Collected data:
========

File: src/rtl/qj_serial_adder.sv
// Multi-cycle add/subtract: K operand bits per enabled cycle, LSB slice first.
// Results are captured on the final slice and held until the next operation.
module qj_serial_adder #(
   parameter int WIDTH = 8,
   parameter int K     = 1
) (
   input  logic             clk,
   input  logic             rst,
   input  logic [2:0]       E,
   input  logic             start,
   input  logic             sub,
   input  logic [WIDTH-1:0] Ai,
   input  logic [WIDTH-1:0] Bi,
   input  logic             Cin,
   output logic             busy,
   output logic             done,
   output logic [WIDTH-1:0] Si,
   output logic             Co,
   output logic             Ov
);

   localparam int NSTEP = WIDTH / K;
   localparam int CW    = $clog2(NSTEP + 1);

   generate
      if (WIDTH < 2 || K < 1 || (WIDTH % K) != 0) begin : g_bad_params
         $error("qj_serial_adder: WIDTH must be >= 2 and K must divide WIDTH");
      end
   endgenerate

   typedef enum logic [1:0] {S_IDLE, S_RUN, S_DONE} state_t;

   state_t           r_state, w_state_nxt;
   logic [WIDTH-1:0] r_a, r_b, r_res;
   logic             r_carry;
   logic [CW-1:0]    r_cnt;
   logic [WIDTH-1:0] r_si;
   logic             r_co, r_ov;

   logic             w_en;
   logic             w_last;
   logic [K:0]       w_sum;
   logic             w_cmsb;
   logic [WIDTH-1:0] w_res_nxt;

   assign w_en   = E[2] & ~E[1] & ~E[0];
   assign w_last = (r_cnt == CW'(NSTEP - 1));
   assign w_sum  = {1'b0, r_a[K-1:0]} + {1'b0, r_b[K-1:0]} + {{K{1'b0}}, r_carry};
   // Carry into the slice's top bit, recovered from its sum and operand bits.
   assign w_cmsb = w_sum[K-1] ^ r_a[K-1] ^ r_b[K-1];

   generate
      if (K == WIDTH) begin : g_res_full
         assign w_res_nxt = w_sum[K-1:0];
      end else begin : g_res_shift
         assign w_res_nxt = {w_sum[K-1:0], r_res[WIDTH-1:K]};
      end
   endgenerate

   always_comb begin
      w_state_nxt = r_state;
      case (r_state)
         S_IDLE:  if (start && w_en) w_state_nxt = S_RUN;
         S_RUN:   if (w_en && w_last) w_state_nxt = S_DONE;
         S_DONE:  w_state_nxt = S_IDLE;
         default: w_state_nxt = S_IDLE;
      endcase
   end

   always_ff @(posedge clk) begin
      if (rst) begin
         r_state <= S_IDLE;
         r_a     <= '0;
         r_b     <= '0;
         r_res   <= '0;
         r_carry <= 1'b0;
         r_cnt   <= '0;
         r_si    <= '0;
         r_co    <= 1'b0;
         r_ov    <= 1'b0;
      end else begin
         r_state <= w_state_nxt;
         if (r_state == S_IDLE && start && w_en) begin
            r_a     <= Ai;
            r_b     <= sub ? ~Bi : Bi;
            r_carry <= sub ? 1'b1 : Cin;
            r_cnt   <= '0;
         end else if (r_state == S_RUN && w_en) begin
            r_a     <= r_a >> K;
            r_b     <= r_b >> K;
            r_carry <= w_sum[K];
            r_res   <= w_res_nxt;
            r_cnt   <= r_cnt + CW'(1);
            // Final slice: publish so outputs are valid throughout DONE.
            if (w_last) begin
               r_si <= w_res_nxt;
               r_co <= w_sum[K];
               r_ov <= w_cmsb ^ w_sum[K];
            end
         end
      end
   end

   assign busy = (r_state == S_RUN);
   assign done = (r_state == S_DONE);
   assign Si   = r_si;
   assign Co   = r_co;
   assign Ov   = r_ov;

endmodule

File: config.mk
export PLATFORM = sky130hd
export DESIGN_NAME = qj_serial_adder
export DESIGN_NICKNAME = d
export VERILOG_FILES = /design/src/rtl/qj_serial_adder.sv
export SDC_FILE = /design/constraint.sdc
export NUM_CORES = 1
export LEC_CHECK = 0
export ABC_AREA = 1
export CORE_ASPECT_RATIO = 1.25
export CORE_MARGIN = 2
export CORE_UTILIZATION = 40
export CTS_CLUSTER_DIAMETER = 120
export DETAILED_ROUTE_END_ITERATION = 10
export DONT_BUFFER_PORTS = 1
export PLACE_DENSITY = 0.63
export SKIP_LAST_GASP = 1
export SLEW_MARGIN = 25
export SYNTH_ARGS = -nofsm -noshare
export SYNTH_HDL_FRONTEND = slang
export SYNTH_SLANG_ARGS = --single-unit
File: constraint.sdc
create_clock -name clk -period 2.8 [get_ports clk]
set_input_delay 0.56 -clock clk [delete_from_list [all_inputs] [get_ports clk]]
set_output_delay 0.56 -clock clk [all_outputs]
set_load 0.05 [all_outputs]
==> metrics.log, run 1 <==
[metrics] most common library cell in the layout ignoring fill and taps: sky130_fd_sc_hd__nor2_1
[metrics] share of post-route cells with drive strength above 1: 0.0821
[metrics] total inserted antenna cells: 0
[metrics] number of buffers on the longest clock path: 2
[metrics] Slew Limit Headroom: 0.455
[metrics] leading cell types in the layout, fill and taps excluded: sky130_fd_sc_hd__nor2_1, sky130_fd_sc_hd__nand2_1, sky130_fd_sc_hd__dfxtp_1
[metrics] detailed route wirelength on metal3: 182 um
[metrics] main area contributors after synthesis: sky130_fd_sc_hd__dfxtp_1, sky130_fd_sc_hd__nor2_1, sky130_fd_sc_hd__nand2_1
[metrics] count of distinct cell types in the synthesized netlist: 27
[metrics] Worst Path Buf+Inv: 1
[metrics] detailed-routing wirelength on met1: 1.68 mm
[metrics] I/O pin cnt: 36
[metrics] H-tree levels: 2
[metrics] WL final: 3.58 mm
[metrics] post-synthesis cell type with the largest combined area: sky130_fd_sc_hd__dfxtp_1
[metrics] antenna-violating nets left: 0
[metrics] count of pins over their slew limit: 0
[metrics] xor/xnor share of the synthesized area: 0.0549
[metrics] portion of the post-synthesis area used by sequential elements: 0.418
[metrics] arrival time reported for the critical path endpoint: 1970 ps
[metrics] number of hold-repair buffers added at the cts stage: 0
[metrics] clock-pin transition on the worst setup and hold timing paths: 80 ps
[metrics] most prevalent standard cell on the critical path: sky130_fd_sc_hd__nor2_1
[metrics] Synth Instances: 270
[metrics] maximum single-stage delay on the critical path: 380 ps
[metrics] Max Fanout on Critical Path: 26
[metrics] status: complete, no violations
[metrics] kind of capture point of the worst setup path: register
[metrics] floorplan die width: 65.9 um
[metrics] Worst EP required: 2990 ps
[metrics] die height: 81.4 um
[metrics] TritonCTS Sinks: 40
[metrics] post-synthesis share of cell area spent on full adders, half adders and majority gates: 0.0170
[metrics] areal power density over the cells: 510 nW/um2
[metrics] wire length of the first global-routing pass: 6.34 mm
[metrics] sequence of cells on the critical path: inv_2, nor2_4, nand3_4, nand2_2, nor2_1, nor2_1, nor2_1
[metrics] area overhead of the layout relative to synthesis: 5.16%
[metrics] leak pwr: 0.949 nW
[metrics] setup repair after global routing missed its margin: no
[metrics] PnR Total Power: 1.03 mW
[metrics] total number of placement rows: 28
[metrics] syn_nets: 296
[metrics] final global-route overflow total: 0
[metrics] count of buffers inserted at the top-level ports: 0
[metrics] simple-gate portion of the synthesized area: 0.363
[metrics] final worst clock skew: 10.8 ps
[metrics] top layer reached by signal wires: met4
[metrics] overall global routing resource usage: 0.152
[metrics] Via-to-Cell Ratio: 4.69
[metrics] TNS Setup: 0 ps
[metrics] Final Hold Violating Endpoints: 0
[metrics] starting density of the core: 0.411
[metrics] clock insertion delay at the later pin of the skew report: 300 ps
[metrics] Starting DRT DRC Count: 94
[metrics] register bit total from synthesis: 40
[metrics] Post-Synthesis Cell Area: 1920 um2
[metrics] largest voltage drop on the vdd net: 0.234 mV
[metrics] worst-case setup slack after placement: 986 ps
[metrics] category of cells accounting for the largest share of critical-path delay: simple AND/OR/NAND/NOR gates
[metrics] Setup crit start kind: register
[metrics] post-layout min period: 1770 ps
[metrics] max-cap viol count: 0
[metrics] multiplexer share of the synthesized area: 0
[metrics] Final WS setup: 1030 ps
[metrics] max frequency: 564 MHz
[metrics] Resize count post-CTS: 0
[metrics] Warnings, synthesis: 0
[metrics] post-layout net count: 293
[metrics] number of failing setup endpoints in the final timing report: 0
[metrics] CTS tree: built
[metrics] DR pass1 iterations: 4
[metrics] class of the most critical setup path: register to register
[metrics] fraction of synthesized cell area taken by the top area cell type: 0.418
[metrics] Final Core Density: 0.432
[metrics] largest family of logic cells by synthesized area: simple AND/OR/NAND/NOR gates
[metrics] library cell used as clock root buffer: sky130_fd_sc_hd__clkbuf_8
[metrics] placer's final routability congestion estimate: 0.724
[metrics] full die area: 5360 um2
[metrics] Post-DP HPWL: 2.55 mm
[metrics] core footprint: 4660 um2
[metrics] largest net degree at the start of global routing: 32
[metrics] metal2 WL: 1.65 mm
[metrics] Setup Buffers After CTS: 0
[metrics] highest-delay cell along the critical path: sky130_fd_sc_hd__dfxtp_1
[metrics] antenna violations before repair: 0
[metrics] class of the worst hold path: input port to register
[metrics] Final Cycle Share: 0.633
[metrics] detailed-route via count: 1537
[metrics] post-synthesis compound-gate area fraction: 0.0666
[metrics] TritonCTS Buffers: 5
[metrics] average wire per standard cell: 10.9 um
[metrics] final routed DRC violation total: 0
[metrics] vias in the first global route: 1465
[metrics] mean cell area of the mapped netlist: 7.09 um2
[metrics] actual slew at the worst max-slew pin: 816 ps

========

#### [REQUIRED WORK]
All lines above with the word "number" need to be reported.

#### [THE COMPLETED TASK]
[metrics] number of buffers on the longest clock path: 2
[metrics] number of hold-repair buffers added at the cts stage: 0
[metrics] total number of placement rows: 28
[metrics] number of failing setup endpoints in the final timing report: 0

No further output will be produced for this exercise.